Example of Negative Feedback:

  1. Receptors sense increased blood glucose.

  2. Pancreas (control center) secretes insulin.

  3. Insulin causes body cells (effectors) to absorb more glucose, decreasing blood glucose levels.

Positive Feedback

  • Response enhances or exaggerates the original stimulus.

  • Usually controls infrequent events that do not require continuous adjustment.

  • Examples: Enhancement of labor contractions by oxytocin, platelet plug formation and blood clotting.

Homeostatic Imbalance

  • Disturbance of homeostasis increases risk of disease and contributes to aging.

  • If negative feedback mechanisms are overwhelmed, destructive positive feedback may take over (e.g., heart failure).

Anatomical Terms

Anatomical Position and Directional Terms

  • Standard anatomical position: Body erect, feet slightly apart, palms facing forward, thumbs pointing away from body.

  • Directional terms describe one body structure in relation to another, always based on standard anatomical position.

  • Right and left refer to the body being viewed, not the observer.

Major Divisions of the Body

  • Axial: Head, neck, and trunk.

  • Appendicular: Limbs (arms and legs).

Body Planes and Sections

  • Sagittal Plane: Divides body vertically into right and left parts.

  • Midsagittal (Median) Plane: Cut made perfectly on midline.

  • Parasagittal Plane: Cut off-centered, not on midline.

  • Frontal (Coronal) Plane: Divides body into anterior (front) and posterior (back) parts.

  • Transverse (Horizontal) Plane: Divides body into superior (top) and inferior (bottom) parts; produces a cross-section.

  • Oblique Section: Cut at an angle other than 90° to vertical plane.

Body Cavities and Membranes

The body contains internal cavities that are closed to the environment, providing protection to organs.

Dorsal Body Cavity

  • Protects the nervous system.

  • Cranial Cavity: Encases the brain.

  • Vertebral Cavity: Encases the spinal cord.

Ventral Body Cavity

  • Houses internal organs (viscera).

  • Subdivided by the diaphragm into:

    • Thoracic Cavity: Contains two pleural cavities (each surrounds a lung), mediastinum (contains pericardial cavity and other thoracic organs), and pericardial cavity (encloses the heart).
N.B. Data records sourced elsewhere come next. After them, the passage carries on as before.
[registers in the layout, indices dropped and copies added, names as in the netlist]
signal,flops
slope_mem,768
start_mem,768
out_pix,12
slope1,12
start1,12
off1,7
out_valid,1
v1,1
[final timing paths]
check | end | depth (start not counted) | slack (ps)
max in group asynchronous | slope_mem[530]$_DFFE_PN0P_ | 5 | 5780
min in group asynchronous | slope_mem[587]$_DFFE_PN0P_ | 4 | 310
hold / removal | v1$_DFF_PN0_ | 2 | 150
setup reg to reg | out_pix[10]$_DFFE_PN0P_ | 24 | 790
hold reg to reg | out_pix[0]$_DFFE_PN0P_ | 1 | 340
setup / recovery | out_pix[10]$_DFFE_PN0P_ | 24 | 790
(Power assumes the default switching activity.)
`config.mk`:
```
export PLATFORM = sky130hd
export DESIGN_NAME = sio_rotreg
export DESIGN_NICKNAME = d
export VERILOG_FILES = /design/src/rtl/sio_rotreg_pkg.sv /design/src/rtl/sio_rst_sync.sv /design/src/rtl/sio_ctrl.sv /design/src/rtl/sio_shift_core.sv /design/src/rtl/sio_rotreg.sv
export SDC_FILE = /design/constraint.sdc
export NUM_CORES = 1
export LEC_CHECK = 0
export CORE_ASPECT_RATIO = 0.7
export CORE_UTILIZATION = 48
export CTS_CLUSTER_SIZE = 10
export DETAILED_ROUTE_END_ITERATION = 16
export PLACE_DENSITY = 0.75
export SLEW_MARGIN = 20
export SYNTH_ARGS = -nofsm -noshare
export SYNTH_HDL_FRONTEND = slang
export SYNTH_SLANG_ARGS = --single-unit
```
`constraint.sdc`:
```
create_clock -name clk -period 0.8 [get_ports clk]
set_input_delay 0.08 -clock clk [delete_from_list [all_inputs] [get_ports clk]]
set_output_delay 0.08 -clock clk [all_outputs]
set_load 0.01 [all_outputs]
```
===== config.mk =====
export PLATFORM = sky130hd
export DESIGN_NAME = shadow_cfg_reg
export DESIGN_NICKNAME = d
export VERILOG_FILES = /design/src/rtl/shadow_cfg_pkg.sv /design/src/rtl/shadow_cfg_phase.sv /design/src/rtl/shadow_cfg_stage.sv /design/src/rtl/shadow_cfg_commit.sv /design/src/rtl/shadow_cfg_reg.sv
export SDC_FILE = /design/constraint.sdc
export NUM_CORES = 1
export LEC_CHECK = 0
export ABC_AREA = 1
export CAP_MARGIN = 10
export CORE_MARGIN = 2
export CORE_UTILIZATION = 51
export CTS_CLUSTER_SIZE = 24
export DETAILED_ROUTE_END_ITERATION = 8
export PLACE_DENSITY = 0.83
export SETUP_SLACK_MARGIN = 0.15
export SYNTH_ARGS = -nofsm -noshare
export SYNTH_HDL_FRONTEND = slang
export SYNTH_SLANG_ARGS = --single-unit
export TNS_END_PERCENT = 100

===== constraint.sdc =====
create_clock -name clk -period 2.4 [get_ports clk]
set_input_delay 0.6 -clock clk [delete_from_list [all_inputs] [get_ports clk]]
set_output_delay 0.6 -clock clk [all_outputs]
set_load 0.1 [all_outputs]

===== src/rtl/shadow_cfg_pkg.sv =====
package shadow_cfg_pkg;

  // Access behaviour of the committed value; codes are relied on by users.
  typedef enum logic [1:0] {
    ACC_RW  = 2'd0,  // replace
    ACC_RO  = 2'd1,  // hardware-owned, software writes ignored
    ACC_W1S = 2'd2,  // ones in data set bits
    ACC_W0C = 2'd3   // zeros in data clear bits
  } access_e;

endpackage


===== src/rtl/shadow_cfg_phase.sv =====
module shadow_cfg_phase #(
  parameter bit RD_CLEARS = 1'b1
) (
  input  logic clk,
  input  logic rst,
  input  logic wr_ev,
  input  logic rd_ev,
  output logic second
);

  logic second_r;

  always_ff @(posedge clk) begin
    if (rst) begin
      second_r <= 1'b0;
    end else if (wr_ev) begin
      second_r <= ~second_r;
    end else if (rd_ev && RD_CLEARS) begin
      second_r <= 1'b0;
    end
  end

  assign second = second_r;

  AST_READ_PHASE: assert property (@(posedge clk) disable iff (rst)
    (rd_ev && !wr_ev && RD_CLEARS) |=> !second) else $error("read did not reset phase");

endmodule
    • Abdominopelvic Cavity: Abdominal cavity (stomach, intestines, spleen, liver) and pelvic cavity (urinary bladder, reproductive organs, rectum).

Membranes in the Ventral Body Cavity

  • Serosa (Serous Membrane): Thin, double-layered membranes covering surfaces in the ventral body cavity.

  • Parietal Serosa: Lines internal body cavity walls.

  • Visceral Serosa: Covers internal organs.

  • Double layers separated by serous fluid, secreted by both layers.

  • Named for specific organs: Pericardium (heart), Pleurae (lungs), Peritoneum (abdominopelvic cavity).

Abdominopelvic Quadrants and Regions

Used for anatomical and clinical reference.

Quadrant

Location

Right Upper (RUQ)

Upper right section

Left Upper (LUQ)

Upper left section

Right Lower (RLQ)

Lower right section

Left Lower (LLQ)

Lower left section

Region

Location

Right Hypochondriac

Upper right

Epigastric

Upper middle

Left Hypochondriac

Upper left

Right Lumbar

Middle right

Umbilical

Center

Left Lumbar

Middle left

Right Iliac (Inguinal)

Lower right

Hypogastric

Lower middle

Left Iliac (Inguinal)

Lower left

Other Body Cavities

  • Oral and Digestive Cavities

  • Nasal Cavity

  • Orbital Cavities

  • Middle Ear Cavities

  • Synovial Cavities: Joint cavities (not exposed to the environment)

Additional info: This summary is based on the introductory chapter of a standard Anatomy & Physiology textbook, providing foundational knowledge for further study in the field.